Fig. 1 is a block diagram showing an overview of the present invention, Fig. 2 is a circuit diagram showing details of the above device, Fig. 3.4 is a waveform diagram and flow chart showing the operation of the above device, and Fig. 5.6
The figures are a block diagram of an apparatus showing other embodiments of the present invention, a flowchart showing its operation, and FIG.
FIG. 2 is a schematic diagram showing an embodiment of a number conversion means. 1...Light emitting element 2...Light spot position detection element 3...Microcomputer 32...Analog-digital converter 33.34.
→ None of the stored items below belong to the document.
`src/sv/lldc_pkg.sv`:
```
// lldc_pkg: shared widths, codes and item types of the least-loaded capped dispatcher
`default_nettype none
package lldc_pkg;

    // sizes
    localparam int MAX_WORKERS = 256;
    localparam int WORKER_W    = 8;
    localparam int WCOUNT_W    = 9;
    localparam int LOAD_W      = 10;
    localparam int DONE_W      = 9;
    localparam int COUNT_W     = 32;
    localparam int CFG_DATA_W  = 10;
    localparam int CFG_IDX_W   = 1;

    // operation codes
    localparam logic [1:0] OP_DISPATCH = 2'd0;
    localparam logic [1:0] OP_COMPLETE = 2'd1;
    localparam logic [1:0] OP_START    = 2'd2;
    localparam logic [1:0] OP_LOST     = 2'd3;

    // status codes
    localparam logic [1:0] ST_OK       = 2'd0;
    localparam logic [1:0] ST_BUSY     = 2'd1;
    localparam logic [1:0] ST_CLAMPED  = 2'd2;
    localparam logic [1:0] ST_NOT_LIVE = 2'd3;

    // configuration register indexes
    localparam logic [CFG_IDX_W-1:0] CFG_WORKER_COUNT = 1'd0;
    localparam logic [CFG_IDX_W-1:0] CFG_SLOT_LIMIT   = 1'd1;

    // input item
    typedef struct packed {
        logic [1:0]          op;
        logic [WORKER_W-1:0] worker_id;
        logic [DONE_W-1:0]   done_count;
    } in_item_t;

    // result item
    typedef struct packed {
        logic                granted;
        logic [WORKER_W-1:0] chosen_worker;
        logic [1:0]          status;
        logic [LOAD_W-1:0]   worker_load;
        logic                accept_open;
        logic [WCOUNT_W-1:0] live_workers;
        logic [COUNT_W-1:0]  total_dispatched;
        logic [COUNT_W-1:0]  total_rejected;
    } out_item_t;

    // one worker entry of the state memory
    typedef struct packed {
        logic                alive;
        logic [LOAD_W-1:0]   load;
    } entry_t;

endpackage
`default_nettype wire

```
`src/sv/lldc_load_ram.sv`:
```
// lldc_load_ram: per-worker live bit and in-flight count memory, one write and one registered read port
`default_nettype none
module lldc_load_ram (
    input  wire logic                              clk,
    input  wire logic                              we,
    input  wire logic [lldc_pkg::WORKER_W-1:0]     waddr,
    input  wire lldc_pkg::entry_t                  wdata,
    input  wire logic [lldc_pkg::WORKER_W-1:0]     raddr,
    output lldc_pkg::entry_t                       rdata
);

    lldc_pkg::entry_t mem [lldc_pkg::MAX_WORKERS];

    // write port
    always_ff @(posedge clk)
    begin
        if (we)
        begin
            mem[waddr] <= wdata;
        end
    end

    // registered read port
    always_ff @(posedge clk)
    begin
        rdata <= mem[raddr];
    end

endmodule
`default_nettype wire

```
`src/sv/least_loaded_capped_dispatcher.sv`:
```
// least_loaded_capped_dispatcher: top level, request sequencer around the worker memory
//
//   channel | direction | handshake                | payload
//   --------+-----------+--------------------------+-----------------------------
//   in      | input     | in_valid / in_stall      | in_data  (lldc_pkg::in_item_t)
//   out     | output    | out_valid / out_stall    | out_data (lldc_pkg::out_item_t)
//   cfg     | input     | cfg_we (no wait)         | cfg_index, cfg_data
//
// below, worker_count means the effective count (zero acts as 1, capped at 256)
// a dispatch does one memory read per worker entry to find the least loaded one,
// then the grant write and the result load
// other items do a read-modify-write of the addressed entry, then the same scan over
// the entries in use to rebuild the listener gate
// the result sits in an output register; the next item is taken while it waits
// reset starts a clearing pass over all 256 entries; in_stall is held until it ends
// writing worker_count starts a sweep that reads and clears the entries at and above
// it, one per cycle; in_stall is held until the sweep ends
`default_nettype none
module least_loaded_capped_dispatcher (
    input  wire logic                                  clk,
    input  wire logic                                  rst_n,
    input  wire logic                                  in_valid,
    output logic                                       in_stall,
    input  wire lldc_pkg::in_item_t                    in_data,
    output logic                                       out_valid,
    input  wire logic                                  out_stall,
    output lldc_pkg::out_item_t                        out_data,
    input  wire logic                                  cfg_we,
    input  wire logic [lldc_pkg::CFG_IDX_W-1:0]        cfg_index,
    input  wire logic [lldc_pkg::CFG_DATA_W-1:0]       cfg_data
);

    typedef enum logic [5:0] {
        S_IDLE   = 6'b000001,
        S_READ   = 6'b000010,
        S_MODIFY = 6'b000100,
        S_SCAN   = 6'b001000,
        S_GRANT  = 6'b010000,
        S_EMIT   = 6'b100000
    } state_t;

    localparam logic [lldc_pkg::WCOUNT_W-1:0] WC_MAX  = lldc_pkg::WCOUNT_W'(lldc_pkg::MAX_WORKERS);
    localparam logic [lldc_pkg::COUNT_W-1:0]  CNT_MAX = '1;

    state_t                             state_reg, state_next;
    logic [lldc_pkg::WCOUNT_W-1:0]      wc_reg;
    logic [lldc_pkg::LOAD_W-1:0]        sl_reg;
    logic [1:0]                         op_reg, op_next;
    logic [lldc_pkg::WORKER_W-1:0]      id_reg, id_next;
    logic [lldc_pkg::DONE_W-1:0]        done_reg, done_next;
    logic [lldc_pkg::WCOUNT_W-1:0]      live_reg, live_next;
    logic [lldc_pkg::COUNT_W-1:0]       disp_reg, disp_next;
    logic [lldc_pkg::COUNT_W-1:0]       rej_reg, rej_next;
    logic [lldc_pkg::WCOUNT_W-1:0]      sweep_idx_reg, sweep_idx_next;
    logic                               sweep_pv_reg, sweep_pv_next;
    logic [lldc_pkg::WORKER_W-1:0]      sweep_addr_reg, sweep_addr_next;
    logic [lldc_pkg::WCOUNT_W-1:0]      scan_idx_reg, scan_idx_next;
    logic                               pv_reg, pv_next;
    logic [lldc_pkg::WORKER_W-1:0]      pidx_reg, pidx_next;
    logic                               found_reg, found_next;
    logic [lldc_pkg::WORKER_W-1:0]      best_reg, best_next;
    logic [lldc_pkg::LOAD_W-1:0]        best_val_reg, best_val_next;
    logic [1:0]                         elig_cnt_reg, elig_cnt_next;
    logic                               granted_reg, granted_next;
    logic [lldc_pkg::WORKER_W-1:0]      chosen_reg, chosen_next;
    logic [1:0]                         status_reg, status_next;
    logic [lldc_pkg::LOAD_W-1:0]        load_reg, load_next;
    logic                               open_reg, open_next;
    logic                               out_valid_reg, out_valid_next;
    lldc_pkg::out_item_t                out_data_reg, out_data_next;

    logic                               mem_we;
    logic [lldc_pkg::WORKER_W-1:0]      mem_waddr;
    lldc_pkg::entry_t                   mem_wdata;
    logic [lldc_pkg::WORKER_W-1:0]      mem_raddr;
    lldc_pkg::entry_t                   mem_rdata;

    logic [lldc_pkg::WCOUNT_W-1:0]      nw;
    logic [lldc_pkg::LOAD_W-1:0]        slots;
    logic [lldc_pkg::WCOUNT_W-1:0]      cfg_w;
    logic                               accept;
    logic [lldc_pkg::LOAD_W-1:0]        cur_v;
    logic                               elig;
    logic                               id_ok;
    logic                               id_alive;
    logic [lldc_pkg::LOAD_W-1:0]        id_load;
    logic [lldc_pkg::LOAD_W-1:0]        done_ext;
    logic [lldc_pkg::LOAD_W-1:0]        grant_load;

    // effective configuration
    always_comb
    begin
        nw = wc_reg;
        if (wc_reg == '0)
        begin
            nw = lldc_pkg::WCOUNT_W'(1);
        end
        else if (wc_reg > WC_MAX)
        begin
            nw = WC_MAX;
        end
        slots = (sl_reg == '0) ? lldc_pkg::LOAD_W'(1) : sl_reg;
        cfg_w = cfg_data[lldc_pkg::WCOUNT_W-1:0];
        if (cfg_w == '0)
        begin
            cfg_w = lldc_pkg::WCOUNT_W'(1);
        end
        else if (cfg_w > WC_MAX)
        begin
            cfg_w = WC_MAX;
        end
    end

    // input handshake
    assign in_stall = !((state_reg == S_IDLE) && sweep_idx_reg[lldc_pkg::WCOUNT_W-1]
                        && !sweep_pv_reg);
    assign accept   = in_valid && !in_stall;

    // scan data and addressed entry views, dead entries hold a zero count
    assign cur_v      = mem_rdata.load;
    assign elig       = mem_rdata.alive && (cur_v < slots);
    assign id_ok      = {1'b0, id_reg} < nw;
    assign id_alive   = mem_rdata.alive;
    assign id_load    = mem_rdata.load;
    assign done_ext   = {1'b0, done_reg};
    assign grant_load = best_val_reg + lldc_pkg::LOAD_W'(1);

    // sequencer
    always_comb
    begin
        state_next      = state_reg;
        op_next         = op_reg;
        id_next         = id_reg;
        done_next       = done_reg;
        live_next       = live_reg;
        disp_next       = disp_reg;
        rej_next        = rej_reg;
        sweep_idx_next  = sweep_idx_reg;
        sweep_pv_next   = 1'b0;
        sweep_addr_next = sweep_addr_reg;
        scan_idx_next   = scan_idx_reg;
        pv_next         = 1'b0;
        pidx_next       = pidx_reg;
        found_next      = found_reg;
        best_next       = best_reg;
        best_val_next   = best_val_reg;
        elig_cnt_next   = elig_cnt_reg;
        granted_next    = granted_reg;
        chosen_next     = chosen_reg;
        status_next     = status_reg;
        load_next       = load_reg;
        open_next       = open_reg;
        out_valid_next  = out_valid_reg;
        out_data_next   = out_data_reg;
        mem_we          = 1'b0;
        mem_waddr       = id_reg;
        mem_wdata       = '0;
        mem_raddr       = scan_idx_reg[lldc_pkg::WORKER_W-1:0];

        // clear entries after reset or above a written worker count: read, then write back zero
        if (!sweep_idx_reg[lldc_pkg::WCOUNT_W-1])
        begin
            mem_raddr       = sweep_idx_reg[lldc_pkg::WORKER_W-1:0];
            sweep_pv_next   = 1'b1;
            sweep_addr_next = sweep_idx_reg[lldc_pkg::WORKER_W-1:0];
            sweep_idx_next  = sweep_idx_reg + lldc_pkg::WCOUNT_W'(1);
        end
        if (sweep_pv_reg)
        begin
            mem_we    = 1'b1;
            mem_waddr = sweep_addr_reg;
            mem_wdata = '0;
            if (mem_rdata.alive && (live_reg != '0))
            begin
                live_next = live_reg - lldc_pkg::WCOUNT_W'(1);
            end
        end
        if (cfg_we && (cfg_index == lldc_pkg::CFG_WORKER_COUNT))
        begin
            sweep_idx_next = (cfg_w < sweep_idx_reg) ? cfg_w : sweep_idx_reg;
        end

        // output register drains
        if (out_valid_reg && !out_stall)
        begin
            out_valid_next = 1'b0;
        end

        case (state_reg)
            S_IDLE:
            begin
                if (accept)
                begin
                    op_next       = in_data.op;
                    id_next       = in_data.worker_id;
                    done_next     = in_data.done_count;
                    scan_idx_next = '0;
                    found_next    = 1'b0;
                    elig_cnt_next = '0;
                    state_next    = (in_data.op == lldc_pkg::OP_DISPATCH) ? S_SCAN : S_READ;
                end
            end

            S_READ:
            begin
                mem_raddr  = id_reg;
                state_next = S_MODIFY;
            end

            S_MODIFY:
            begin
                granted_next = 1'b0;
                chosen_next  = id_reg;
                status_next  = lldc_pkg::ST_OK;
                load_next    = '0;
                if (!id_ok)
                begin
                    status_next = lldc_pkg::ST_NOT_LIVE;
                end
                else
                begin
                    case (op_reg)
                        lldc_pkg::OP_COMPLETE:
                        begin
                            if (!id_alive)
                            begin
                                status_next = lldc_pkg::ST_NOT_LIVE;
                            end
                            else
                            begin
                                mem_we          = 1'b1;
                                mem_wdata.alive = 1'b1;
                                if (done_ext > id_load)
                                begin
                                    mem_wdata.load = '0;
                                    status_next    = lldc_pkg::ST_CLAMPED;
                                end
                                else
                                begin
                                    mem_wdata.load = id_load - done_ext;
                                end
                                load_next = mem_wdata.load;
                            end
                        end
                        lldc_pkg::OP_START:
                        begin
                            if (!id_alive)
                            begin
                                live_next       = live_reg + lldc_pkg::WCOUNT_W'(1);
                                mem_we          = 1'b1;
                                mem_wdata.alive = 1'b1;
                                mem_wdata.load  = '0;
                            end
                            load_next = id_load;
                        end
                        lldc_pkg::OP_LOST:
                        begin
                            if (!id_alive)
                            begin
                                status_next = lldc_pkg::ST_NOT_LIVE;
                            end
                            else
                            begin
                                // entry goes dead with its count cleared
                                mem_we    = 1'b1;
                                mem_wdata = '0;
                                if (live_reg != '0)
                                begin
                                    live_next = live_reg - lldc_pkg::WCOUNT_W'(1);
                                end
                            end
                        end
                        default:
                        begin
                            status_next = status_reg;
                        end
                    endcase
                end
                state_next = S_SCAN;
            end

            S_SCAN:
            begin
                // issue one read per entry in use
                if (scan_idx_reg < nw)
                begin
                    pv_next       = 1'b1;
                    pidx_next     = scan_idx_reg[lldc_pkg::WORKER_W-1:0];
                    scan_idx_next = scan_idx_reg + lldc_pkg::WCOUNT_W'(1);
                end
                // evaluate the entry read last cycle
                if (pv_reg && elig)
                begin
                    if (elig_cnt_reg != 2'd2)
                    begin
                        elig_cnt_next = elig_cnt_reg + 2'd1;
                    end
                    if (!found_reg || (cur_v < best_val_reg))
                    begin
                        found_next    = 1'b1;
                        best_next     = pidx_reg;
                        best_val_next = cur_v;
                    end
                end
                // scan finished once nothing was issued or is in flight
                if (!(scan_idx_reg < nw) && !pv_reg)
                begin
                    if (op_reg == lldc_pkg::OP_DISPATCH)
                    begin
                        state_next = S_GRANT;
                    end
                    else
                    begin
                        open_next  = (elig_cnt_reg != '0);
                        state_next = S_EMIT;
                    end
                end
            end

            S_GRANT:
            begin
                if (found_reg)
                begin
                    mem_we          = 1'b1;
                    mem_waddr       = best_reg;
                    mem_wdata.alive = 1'b1;
                    mem_wdata.load  = grant_load;
                    granted_next    = 1'b1;
                    chosen_next     = best_reg;
                    status_next     = lldc_pkg::ST_OK;
                    load_next       = grant_load;
                    open_next       = (elig_cnt_reg == 2'd2) || (grant_load < slots);
                    if (disp_reg != CNT_MAX)
                    begin
                        disp_next = disp_reg + lldc_pkg::COUNT_W'(1);
                    end
                end
                else
                begin
                    granted_next = 1'b0;
                    chosen_next  = '0;
                    status_next  = lldc_pkg::ST_BUSY;
                    load_next    = '0;
                    open_next    = 1'b0;
                    if (rej_reg != CNT_MAX)
                    begin
                        rej_next = rej_reg + lldc_pkg::COUNT_W'(1);
                    end
                end
                state_next = S_EMIT;
            end

            S_EMIT:
            begin
                if (!out_valid_reg || !out_stall)
                begin
                    out_valid_next                 = 1'b1;
                    out_data_next.granted          = granted_reg;
                    out_data_next.chosen_worker    = chosen_reg;
                    out_data_next.status           = status_reg;
                    out_data_next.worker_load      = load_reg;
                    out_data_next.accept_open      = open_reg;
                    out_data_next.live_workers     = live_reg;
                    out_data_next.total_dispatched = disp_reg;
                    out_data_next.total_rejected   = rej_reg;
                    state_next                     = S_IDLE;
                end
            end

            default:
            begin
                state_next = S_IDLE;
            end
        endcase
    end

    // control registers
    always_ff @(posedge clk or negedge rst_n)
    begin
        if (!rst_n)
        begin
            state_reg     <= S_IDLE;
            wc_reg        <= lldc_pkg::WCOUNT_W'(1);
            sl_reg        <= lldc_pkg::LOAD_W'(1);
            live_reg      <= '0;
            disp_reg      <= '0;
            rej_reg       <= '0;
            sweep_idx_reg <= '0;
            sweep_pv_reg  <= 1'b0;
            pv_reg        <= 1'b0;
            out_valid_reg <= 1'b0;
        end
        else
        begin
            state_reg     <= state_next;
            live_reg      <= live_next;
            disp_reg      <= disp_next;
            rej_reg       <= rej_next;
            sweep_idx_reg <= sweep_idx_next;
            sweep_pv_reg  <= sweep_pv_next;
            pv_reg        <= pv_next;
            out_valid_reg <= out_valid_next;
            if (cfg_we && (cfg_index == lldc_pkg::CFG_WORKER_COUNT))
            begin
                wc_reg <= cfg_data[lldc_pkg::WCOUNT_W-1:0];
            end
            if (cfg_we && (cfg_index == lldc_pkg::CFG_SLOT_LIMIT))
            begin
                sl_reg <= cfg_data[lldc_pkg::LOAD_W-1:0];
            end
        end
    end

    // payload and scan registers
    always_ff @(posedge clk)
    begin
        op_reg         <= op_next;
        id_reg         <= id_next;
        done_reg       <= done_next;
        sweep_addr_reg <= sweep_addr_next;
        scan_idx_reg   <= scan_idx_next;
        pidx_reg       <= pidx_next;
        found_reg      <= found_next;
        best_reg       <= best_next;
        best_val_reg   <= best_val_next;
        elig_cnt_reg   <= elig_cnt_next;
        granted_reg    <= granted_next;
        chosen_reg     <= chosen_next;
        status_reg     <= status_next;
        load_reg       <= load_next;
        open_reg       <= open_next;
        out_data_reg   <= out_data_next;
    end

    // worker memory: live bit and in-flight count
    lldc_load_ram u_load_ram (
        .clk   (clk),
        .we    (mem_we),
        .waddr (mem_waddr),
        .wdata (mem_wdata),
        .raddr (mem_raddr),
        .rdata (mem_rdata)
    );

    assign out_valid = out_valid_reg;
    assign out_data  = out_data_reg;

endmodule
`default_nettype wire

```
... Arithmetic processing unit 7 ... Distance measurement circuit 71, 72 ... Head amplifier 73 ... Logarithmic conversion circuit 74 ... Voltage follower 75 ... Logarithmic expansion circuit 76 ... -Double integration circuit 76b...Integration capacitor 78...Pulse width conversion circuit Sl, S2...Switch A...Photographing lens M...Pulse motor

Claims (1)

[Claims] A light-emitting element and a light-receiving element are arranged at a certain distance apart, and a signal from a microcomputer causes the light-emitting element to emit light and illuminate the subject, while the reflected light from the subject is reflected at a spot related to the distance to the subject. In a distance detecting device that converts the position of light into an electrical signal by a light receiving element, the light emitting element is made to emit light at least a plurality of times during a distance measurement period to obtain a plurality of distance measurement data, and when the distance measurement data is the same A distance detection device for a camera that determines whether or not to continue subsequent distance measurement operations based on the distance.